TASK ITEM
Only one stretch of the listing below is wanted. Give it again exactly, from the line with "return cur_pc + XLEN'(4);" through the line with "inst_valid_d = 1'b1;".

[[ SUPPLIED DATA open ]]

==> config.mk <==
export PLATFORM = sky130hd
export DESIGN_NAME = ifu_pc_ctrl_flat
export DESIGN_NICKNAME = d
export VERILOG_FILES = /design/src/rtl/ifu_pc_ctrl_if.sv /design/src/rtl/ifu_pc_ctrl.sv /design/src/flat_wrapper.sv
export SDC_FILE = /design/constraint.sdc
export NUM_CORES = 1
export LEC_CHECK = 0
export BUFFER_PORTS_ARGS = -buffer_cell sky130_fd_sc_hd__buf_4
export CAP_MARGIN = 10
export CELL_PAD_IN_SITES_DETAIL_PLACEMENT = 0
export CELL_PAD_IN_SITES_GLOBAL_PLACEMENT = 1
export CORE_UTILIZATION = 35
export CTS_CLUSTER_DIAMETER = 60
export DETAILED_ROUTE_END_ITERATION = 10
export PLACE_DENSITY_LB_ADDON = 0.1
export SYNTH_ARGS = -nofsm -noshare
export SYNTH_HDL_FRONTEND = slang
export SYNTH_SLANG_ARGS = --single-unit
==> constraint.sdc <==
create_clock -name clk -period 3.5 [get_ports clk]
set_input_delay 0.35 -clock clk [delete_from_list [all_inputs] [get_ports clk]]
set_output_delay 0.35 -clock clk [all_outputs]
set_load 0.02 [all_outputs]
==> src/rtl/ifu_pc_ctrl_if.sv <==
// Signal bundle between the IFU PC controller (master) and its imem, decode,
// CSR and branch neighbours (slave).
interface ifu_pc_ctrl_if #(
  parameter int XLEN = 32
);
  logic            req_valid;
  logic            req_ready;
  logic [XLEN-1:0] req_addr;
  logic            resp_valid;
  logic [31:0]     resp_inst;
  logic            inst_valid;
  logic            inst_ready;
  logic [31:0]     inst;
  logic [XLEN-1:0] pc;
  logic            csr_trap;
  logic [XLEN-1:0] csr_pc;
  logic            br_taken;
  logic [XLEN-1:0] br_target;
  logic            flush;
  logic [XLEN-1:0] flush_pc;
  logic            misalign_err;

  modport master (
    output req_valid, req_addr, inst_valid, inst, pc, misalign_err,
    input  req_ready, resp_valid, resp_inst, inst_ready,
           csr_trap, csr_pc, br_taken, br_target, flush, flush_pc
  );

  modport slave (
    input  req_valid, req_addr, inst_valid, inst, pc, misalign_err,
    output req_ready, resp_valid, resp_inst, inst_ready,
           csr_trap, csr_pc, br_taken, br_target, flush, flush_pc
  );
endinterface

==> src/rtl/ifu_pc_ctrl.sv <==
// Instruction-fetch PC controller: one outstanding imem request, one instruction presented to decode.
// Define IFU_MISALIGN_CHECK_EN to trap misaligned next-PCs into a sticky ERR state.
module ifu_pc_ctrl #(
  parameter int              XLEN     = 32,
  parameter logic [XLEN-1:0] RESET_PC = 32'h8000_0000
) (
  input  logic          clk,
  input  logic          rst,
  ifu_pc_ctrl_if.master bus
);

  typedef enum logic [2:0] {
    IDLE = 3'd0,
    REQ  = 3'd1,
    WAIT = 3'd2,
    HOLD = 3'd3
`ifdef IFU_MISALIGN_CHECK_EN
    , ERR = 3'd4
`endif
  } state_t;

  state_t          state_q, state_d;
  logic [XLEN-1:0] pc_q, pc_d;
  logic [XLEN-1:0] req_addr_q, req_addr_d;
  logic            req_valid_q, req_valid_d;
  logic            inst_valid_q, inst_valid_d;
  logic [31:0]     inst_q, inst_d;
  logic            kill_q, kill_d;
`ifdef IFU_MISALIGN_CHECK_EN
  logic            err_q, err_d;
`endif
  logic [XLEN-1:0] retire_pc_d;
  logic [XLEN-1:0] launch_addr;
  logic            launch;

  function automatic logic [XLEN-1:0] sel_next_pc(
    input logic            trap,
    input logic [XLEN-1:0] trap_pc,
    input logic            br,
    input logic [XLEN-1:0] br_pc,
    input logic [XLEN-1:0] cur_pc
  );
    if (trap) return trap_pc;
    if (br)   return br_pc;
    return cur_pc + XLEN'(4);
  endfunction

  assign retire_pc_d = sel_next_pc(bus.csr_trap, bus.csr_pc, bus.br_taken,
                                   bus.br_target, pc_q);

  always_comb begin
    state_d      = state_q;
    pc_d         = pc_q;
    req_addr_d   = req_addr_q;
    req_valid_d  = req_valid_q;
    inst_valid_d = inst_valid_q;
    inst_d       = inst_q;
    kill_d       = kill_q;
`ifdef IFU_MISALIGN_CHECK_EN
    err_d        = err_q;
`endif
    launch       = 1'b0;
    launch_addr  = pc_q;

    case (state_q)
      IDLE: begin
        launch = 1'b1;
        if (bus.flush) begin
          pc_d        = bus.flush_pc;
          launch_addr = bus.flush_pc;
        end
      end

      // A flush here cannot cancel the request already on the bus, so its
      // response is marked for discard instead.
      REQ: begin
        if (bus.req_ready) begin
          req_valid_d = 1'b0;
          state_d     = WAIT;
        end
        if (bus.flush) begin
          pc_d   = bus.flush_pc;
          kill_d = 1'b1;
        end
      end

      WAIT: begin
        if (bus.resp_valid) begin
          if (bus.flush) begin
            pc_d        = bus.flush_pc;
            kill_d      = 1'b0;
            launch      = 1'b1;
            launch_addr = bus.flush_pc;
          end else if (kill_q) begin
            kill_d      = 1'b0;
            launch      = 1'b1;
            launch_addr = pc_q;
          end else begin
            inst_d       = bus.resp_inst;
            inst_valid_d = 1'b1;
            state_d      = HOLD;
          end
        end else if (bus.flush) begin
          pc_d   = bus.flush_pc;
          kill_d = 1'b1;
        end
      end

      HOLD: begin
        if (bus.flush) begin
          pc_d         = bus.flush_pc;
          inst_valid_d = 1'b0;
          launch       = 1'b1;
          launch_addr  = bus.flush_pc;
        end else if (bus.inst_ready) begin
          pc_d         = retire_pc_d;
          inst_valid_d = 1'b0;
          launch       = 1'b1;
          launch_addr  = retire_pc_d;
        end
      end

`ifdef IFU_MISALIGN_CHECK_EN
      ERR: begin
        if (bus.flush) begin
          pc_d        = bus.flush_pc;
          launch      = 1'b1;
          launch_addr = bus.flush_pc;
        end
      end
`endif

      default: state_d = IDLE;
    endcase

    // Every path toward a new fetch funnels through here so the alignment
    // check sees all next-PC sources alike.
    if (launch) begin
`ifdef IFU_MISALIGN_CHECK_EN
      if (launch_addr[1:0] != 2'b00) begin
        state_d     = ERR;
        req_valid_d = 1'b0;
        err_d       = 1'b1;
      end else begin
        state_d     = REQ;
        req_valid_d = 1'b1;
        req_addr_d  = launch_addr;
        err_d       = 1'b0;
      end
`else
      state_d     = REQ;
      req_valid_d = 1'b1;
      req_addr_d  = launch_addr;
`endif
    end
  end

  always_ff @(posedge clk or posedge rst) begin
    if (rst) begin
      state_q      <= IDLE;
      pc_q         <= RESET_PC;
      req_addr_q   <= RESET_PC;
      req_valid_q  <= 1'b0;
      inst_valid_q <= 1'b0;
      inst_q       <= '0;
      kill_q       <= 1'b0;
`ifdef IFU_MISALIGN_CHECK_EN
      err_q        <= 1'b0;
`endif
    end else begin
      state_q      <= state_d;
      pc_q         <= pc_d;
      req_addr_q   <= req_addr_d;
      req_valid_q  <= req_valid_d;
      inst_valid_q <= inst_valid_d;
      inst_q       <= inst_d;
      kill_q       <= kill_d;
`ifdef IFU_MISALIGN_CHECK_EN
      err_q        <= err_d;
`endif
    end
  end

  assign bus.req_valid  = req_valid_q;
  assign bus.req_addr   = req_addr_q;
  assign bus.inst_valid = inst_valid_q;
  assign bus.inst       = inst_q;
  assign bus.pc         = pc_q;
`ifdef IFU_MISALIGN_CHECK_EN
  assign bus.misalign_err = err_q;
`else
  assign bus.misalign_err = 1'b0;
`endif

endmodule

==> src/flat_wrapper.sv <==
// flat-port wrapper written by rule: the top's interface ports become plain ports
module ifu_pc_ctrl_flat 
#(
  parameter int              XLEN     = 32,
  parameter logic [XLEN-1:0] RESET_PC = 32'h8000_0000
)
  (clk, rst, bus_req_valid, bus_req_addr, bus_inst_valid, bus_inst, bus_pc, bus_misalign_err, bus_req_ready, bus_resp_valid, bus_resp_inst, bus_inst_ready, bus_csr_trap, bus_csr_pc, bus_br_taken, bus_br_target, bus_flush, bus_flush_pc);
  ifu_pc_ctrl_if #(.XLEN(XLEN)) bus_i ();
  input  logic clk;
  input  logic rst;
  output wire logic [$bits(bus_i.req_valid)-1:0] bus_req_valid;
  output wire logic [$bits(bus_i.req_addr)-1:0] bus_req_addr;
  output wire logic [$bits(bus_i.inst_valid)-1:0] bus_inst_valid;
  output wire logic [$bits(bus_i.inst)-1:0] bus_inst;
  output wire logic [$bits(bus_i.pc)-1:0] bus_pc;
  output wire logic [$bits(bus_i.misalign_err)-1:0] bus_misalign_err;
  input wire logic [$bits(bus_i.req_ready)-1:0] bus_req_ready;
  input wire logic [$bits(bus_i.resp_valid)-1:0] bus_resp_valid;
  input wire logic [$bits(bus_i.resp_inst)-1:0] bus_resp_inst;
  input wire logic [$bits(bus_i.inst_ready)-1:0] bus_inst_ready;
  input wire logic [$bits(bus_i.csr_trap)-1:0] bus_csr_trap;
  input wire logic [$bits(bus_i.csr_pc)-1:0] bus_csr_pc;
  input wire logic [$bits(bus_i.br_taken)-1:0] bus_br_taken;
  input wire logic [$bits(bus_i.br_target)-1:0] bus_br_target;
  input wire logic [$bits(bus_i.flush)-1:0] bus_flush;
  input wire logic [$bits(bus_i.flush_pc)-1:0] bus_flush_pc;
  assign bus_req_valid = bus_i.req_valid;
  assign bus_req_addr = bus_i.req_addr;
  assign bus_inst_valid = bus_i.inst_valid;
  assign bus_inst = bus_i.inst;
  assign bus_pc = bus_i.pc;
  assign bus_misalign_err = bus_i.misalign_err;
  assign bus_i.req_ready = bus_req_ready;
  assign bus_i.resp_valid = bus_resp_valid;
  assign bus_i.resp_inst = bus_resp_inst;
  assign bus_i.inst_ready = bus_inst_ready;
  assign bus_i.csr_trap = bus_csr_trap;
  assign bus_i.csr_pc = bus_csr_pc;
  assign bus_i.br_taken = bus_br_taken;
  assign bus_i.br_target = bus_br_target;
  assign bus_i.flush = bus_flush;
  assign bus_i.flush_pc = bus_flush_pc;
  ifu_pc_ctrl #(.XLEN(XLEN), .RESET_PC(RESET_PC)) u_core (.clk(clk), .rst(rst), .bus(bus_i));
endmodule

[[ SUPPLIED DATA closed ]]

ANSWER BELOW
    return cur_pc + XLEN'(4);
  endfunction

  assign retire_pc_d = sel_next_pc(bus.csr_trap, bus.csr_pc, bus.br_taken,
                                   bus.br_target, pc_q);

  always_comb begin
    state_d      = state_q;
    pc_d         = pc_q;
    req_addr_d   = req_addr_q;
    req_valid_d  = req_valid_q;
    inst_valid_d = inst_valid_q;
    inst_d       = inst_q;
    kill_d       = kill_q;
`ifdef IFU_MISALIGN_CHECK_EN
    err_d        = err_q;
`endif
    launch       = 1'b0;
    launch_addr  = pc_q;

    case (state_q)
      IDLE: begin
        launch = 1'b1;
        if (bus.flush) begin
          pc_d        = bus.flush_pc;
          launch_addr = bus.flush_pc;
        end
      end

      // A flush here cannot cancel the request already on the bus, so its
      // response is marked for discard instead.
      REQ: begin
        if (bus.req_ready) begin
          req_valid_d = 1'b0;
          state_d     = WAIT;
        end
        if (bus.flush) begin
          pc_d   = bus.flush_pc;
          kill_d = 1'b1;
        end
      end

      WAIT: begin
        if (bus.resp_valid) begin
          if (bus.flush) begin
            pc_d        = bus.flush_pc;
            kill_d      = 1'b0;
            launch      = 1'b1;
            launch_addr = bus.flush_pc;
          end else if (kill_q) begin
            kill_d      = 1'b0;
            launch      = 1'b1;
            launch_addr = pc_q;
          end else begin
            inst_d       = bus.resp_inst;
            inst_valid_d = 1'b1;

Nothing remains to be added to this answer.